* [WORK REQUEST] Filter the listing and keep only the lines with the word "critical".

* [TASK DATA]
Content starts

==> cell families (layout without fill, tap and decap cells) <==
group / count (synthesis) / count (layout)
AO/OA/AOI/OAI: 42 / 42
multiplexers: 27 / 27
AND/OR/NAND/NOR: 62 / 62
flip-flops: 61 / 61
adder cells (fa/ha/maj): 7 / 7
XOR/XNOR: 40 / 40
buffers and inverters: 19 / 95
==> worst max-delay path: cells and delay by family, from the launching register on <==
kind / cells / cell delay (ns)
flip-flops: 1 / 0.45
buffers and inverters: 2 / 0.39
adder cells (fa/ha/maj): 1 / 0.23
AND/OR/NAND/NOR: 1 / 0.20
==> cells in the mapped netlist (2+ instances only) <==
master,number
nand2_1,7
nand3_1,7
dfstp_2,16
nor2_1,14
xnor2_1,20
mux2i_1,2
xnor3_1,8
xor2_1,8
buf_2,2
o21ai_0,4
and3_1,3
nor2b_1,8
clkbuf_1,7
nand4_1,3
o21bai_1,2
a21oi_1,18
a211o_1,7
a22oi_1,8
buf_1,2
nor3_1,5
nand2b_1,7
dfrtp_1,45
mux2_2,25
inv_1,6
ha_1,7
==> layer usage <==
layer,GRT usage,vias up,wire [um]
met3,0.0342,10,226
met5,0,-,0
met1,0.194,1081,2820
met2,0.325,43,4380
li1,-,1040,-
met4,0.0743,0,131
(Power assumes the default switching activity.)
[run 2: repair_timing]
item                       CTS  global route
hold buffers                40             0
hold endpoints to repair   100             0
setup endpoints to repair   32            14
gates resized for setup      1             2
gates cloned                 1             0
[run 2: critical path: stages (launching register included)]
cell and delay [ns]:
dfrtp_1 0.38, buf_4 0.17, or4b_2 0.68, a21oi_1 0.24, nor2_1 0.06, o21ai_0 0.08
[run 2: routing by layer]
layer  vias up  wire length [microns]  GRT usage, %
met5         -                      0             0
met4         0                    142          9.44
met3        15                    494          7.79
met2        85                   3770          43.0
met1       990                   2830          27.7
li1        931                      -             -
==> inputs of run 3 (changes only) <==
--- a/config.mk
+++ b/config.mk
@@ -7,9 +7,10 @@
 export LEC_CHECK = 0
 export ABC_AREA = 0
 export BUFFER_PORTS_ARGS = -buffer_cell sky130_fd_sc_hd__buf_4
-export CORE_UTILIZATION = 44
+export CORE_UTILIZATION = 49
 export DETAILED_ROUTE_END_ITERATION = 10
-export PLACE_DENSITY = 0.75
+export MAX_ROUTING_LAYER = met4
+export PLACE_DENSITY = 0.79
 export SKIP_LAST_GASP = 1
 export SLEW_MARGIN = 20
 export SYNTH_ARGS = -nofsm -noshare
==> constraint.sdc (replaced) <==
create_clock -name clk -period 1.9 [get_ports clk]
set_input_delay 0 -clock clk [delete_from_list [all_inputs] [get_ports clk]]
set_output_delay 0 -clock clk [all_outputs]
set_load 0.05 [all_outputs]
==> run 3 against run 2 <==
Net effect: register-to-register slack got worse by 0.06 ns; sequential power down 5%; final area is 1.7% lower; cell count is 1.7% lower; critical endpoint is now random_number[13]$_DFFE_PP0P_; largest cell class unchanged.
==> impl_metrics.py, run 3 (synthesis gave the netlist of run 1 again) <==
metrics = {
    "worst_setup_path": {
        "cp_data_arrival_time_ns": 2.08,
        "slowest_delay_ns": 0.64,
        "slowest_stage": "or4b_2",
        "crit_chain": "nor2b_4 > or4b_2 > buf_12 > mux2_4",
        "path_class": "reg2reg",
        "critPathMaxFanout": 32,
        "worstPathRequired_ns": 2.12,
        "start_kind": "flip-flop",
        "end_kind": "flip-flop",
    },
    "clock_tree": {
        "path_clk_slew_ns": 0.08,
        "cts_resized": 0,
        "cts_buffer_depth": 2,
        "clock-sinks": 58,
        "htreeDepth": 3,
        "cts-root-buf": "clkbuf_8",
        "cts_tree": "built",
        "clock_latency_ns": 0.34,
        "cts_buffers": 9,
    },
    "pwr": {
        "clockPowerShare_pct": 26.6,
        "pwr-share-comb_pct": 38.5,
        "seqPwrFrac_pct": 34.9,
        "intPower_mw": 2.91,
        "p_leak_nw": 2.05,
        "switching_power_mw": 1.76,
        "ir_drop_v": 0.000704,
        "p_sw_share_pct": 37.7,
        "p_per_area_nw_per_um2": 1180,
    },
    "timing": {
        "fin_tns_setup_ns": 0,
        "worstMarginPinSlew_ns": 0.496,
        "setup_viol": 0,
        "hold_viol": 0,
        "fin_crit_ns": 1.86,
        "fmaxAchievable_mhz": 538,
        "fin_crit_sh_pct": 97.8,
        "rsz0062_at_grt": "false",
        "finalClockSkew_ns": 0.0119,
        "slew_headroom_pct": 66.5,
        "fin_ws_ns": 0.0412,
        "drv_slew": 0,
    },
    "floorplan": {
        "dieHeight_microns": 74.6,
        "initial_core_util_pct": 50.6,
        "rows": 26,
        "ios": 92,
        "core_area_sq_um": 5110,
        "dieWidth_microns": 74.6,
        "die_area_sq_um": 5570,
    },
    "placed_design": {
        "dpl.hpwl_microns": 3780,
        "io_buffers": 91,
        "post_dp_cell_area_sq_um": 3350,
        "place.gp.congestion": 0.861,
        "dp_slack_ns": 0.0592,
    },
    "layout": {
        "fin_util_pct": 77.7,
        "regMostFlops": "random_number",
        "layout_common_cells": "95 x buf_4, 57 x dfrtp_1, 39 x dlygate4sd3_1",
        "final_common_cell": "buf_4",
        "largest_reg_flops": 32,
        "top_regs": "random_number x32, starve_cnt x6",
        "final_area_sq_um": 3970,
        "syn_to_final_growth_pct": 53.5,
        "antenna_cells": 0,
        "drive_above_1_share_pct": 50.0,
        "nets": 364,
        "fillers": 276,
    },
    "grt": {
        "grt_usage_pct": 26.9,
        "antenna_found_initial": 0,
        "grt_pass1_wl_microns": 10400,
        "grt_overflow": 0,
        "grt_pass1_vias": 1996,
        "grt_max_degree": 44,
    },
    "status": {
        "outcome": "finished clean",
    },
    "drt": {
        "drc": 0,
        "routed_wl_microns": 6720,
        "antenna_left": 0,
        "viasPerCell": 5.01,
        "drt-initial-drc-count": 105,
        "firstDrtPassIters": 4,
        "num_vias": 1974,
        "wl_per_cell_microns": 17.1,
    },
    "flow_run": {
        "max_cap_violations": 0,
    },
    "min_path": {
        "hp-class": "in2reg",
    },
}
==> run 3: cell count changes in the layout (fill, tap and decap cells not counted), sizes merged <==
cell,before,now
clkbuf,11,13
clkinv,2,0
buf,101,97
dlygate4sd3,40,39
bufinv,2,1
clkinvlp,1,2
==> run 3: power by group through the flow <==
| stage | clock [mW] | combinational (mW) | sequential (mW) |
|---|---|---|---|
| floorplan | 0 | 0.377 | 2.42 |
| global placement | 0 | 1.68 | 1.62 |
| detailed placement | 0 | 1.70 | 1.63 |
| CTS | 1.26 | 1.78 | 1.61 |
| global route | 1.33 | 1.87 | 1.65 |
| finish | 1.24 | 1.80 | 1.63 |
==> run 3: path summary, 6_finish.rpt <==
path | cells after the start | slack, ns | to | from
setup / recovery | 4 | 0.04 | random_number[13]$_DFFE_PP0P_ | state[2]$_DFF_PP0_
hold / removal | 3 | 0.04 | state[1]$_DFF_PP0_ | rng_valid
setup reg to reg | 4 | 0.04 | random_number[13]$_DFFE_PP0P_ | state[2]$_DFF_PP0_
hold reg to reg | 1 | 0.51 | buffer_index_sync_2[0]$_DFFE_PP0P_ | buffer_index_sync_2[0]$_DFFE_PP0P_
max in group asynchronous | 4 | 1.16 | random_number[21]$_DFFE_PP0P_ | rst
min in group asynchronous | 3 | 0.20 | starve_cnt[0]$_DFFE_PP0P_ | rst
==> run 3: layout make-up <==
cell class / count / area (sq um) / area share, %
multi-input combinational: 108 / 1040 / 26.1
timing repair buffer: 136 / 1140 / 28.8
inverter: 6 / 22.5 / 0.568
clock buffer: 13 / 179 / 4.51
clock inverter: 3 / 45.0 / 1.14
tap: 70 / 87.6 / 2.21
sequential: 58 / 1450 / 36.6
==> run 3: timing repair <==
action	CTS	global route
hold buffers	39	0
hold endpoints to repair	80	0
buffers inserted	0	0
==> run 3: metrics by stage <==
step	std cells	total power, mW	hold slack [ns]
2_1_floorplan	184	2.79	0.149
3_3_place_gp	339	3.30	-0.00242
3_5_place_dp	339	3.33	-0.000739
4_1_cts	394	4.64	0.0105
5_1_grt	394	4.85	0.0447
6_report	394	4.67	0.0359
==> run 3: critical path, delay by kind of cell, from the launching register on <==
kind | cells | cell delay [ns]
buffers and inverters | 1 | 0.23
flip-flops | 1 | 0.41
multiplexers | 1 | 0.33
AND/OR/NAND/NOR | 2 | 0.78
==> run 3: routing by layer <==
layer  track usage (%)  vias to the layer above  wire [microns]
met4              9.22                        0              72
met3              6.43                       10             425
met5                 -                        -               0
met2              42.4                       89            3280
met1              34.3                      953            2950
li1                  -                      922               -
===== config.mk =====
export PLATFORM = sky130hd
export DESIGN_NAME = cpu_control_fsm
export DESIGN_NICKNAME = d
export VERILOG_FILES = /design/src/rtl/cpu_control_fsm.sv
export SDC_FILE = /design/constraint.sdc
export NUM_CORES = 1
export LEC_CHECK = 0
export ABC_CLOCK_PERIOD_IN_PS = 5340
export BUFFER_PORTS_ARGS = -buffer_cell sky130_fd_sc_hd__buf_2
export CAP_MARGIN = 15
export CORE_AREA = 2 2 64 66
export CTS_CLUSTER_SIZE = 20
export DETAILED_ROUTE_END_ITERATION = 7
export DIE_AREA = 0 0 66 68
export GPL_TIMING_DRIVEN = 0
export PLACE_DENSITY_LB_ADDON = 0.2
export SYNTH_ARGS = -nofsm -noshare
export SYNTH_HDL_FRONTEND = slang
export SYNTH_SLANG_ARGS = --single-unit

===== constraint.sdc =====
create_clock -name clk -period 5.34 [get_ports clk]
set_input_delay 0.534 -clock clk [delete_from_list [all_inputs] [get_ports clk]]
set_output_delay 0.534 -clock clk [all_outputs]
set_load 0.01 [all_outputs]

Content ends

* [OUTPUT FOR THIS EXERCISE]
[run 2: critical path: stages (launching register included)]
Net effect: register-to-register slack got worse by 0.06 ns; sequential power down 5%; final area is 1.7% lower; cell count is 1.7% lower; critical endpoint is now random_number[13]$_DFFE_PP0P_; largest cell class unchanged.
==> run 3: critical path, delay by kind of cell, from the launching register on <==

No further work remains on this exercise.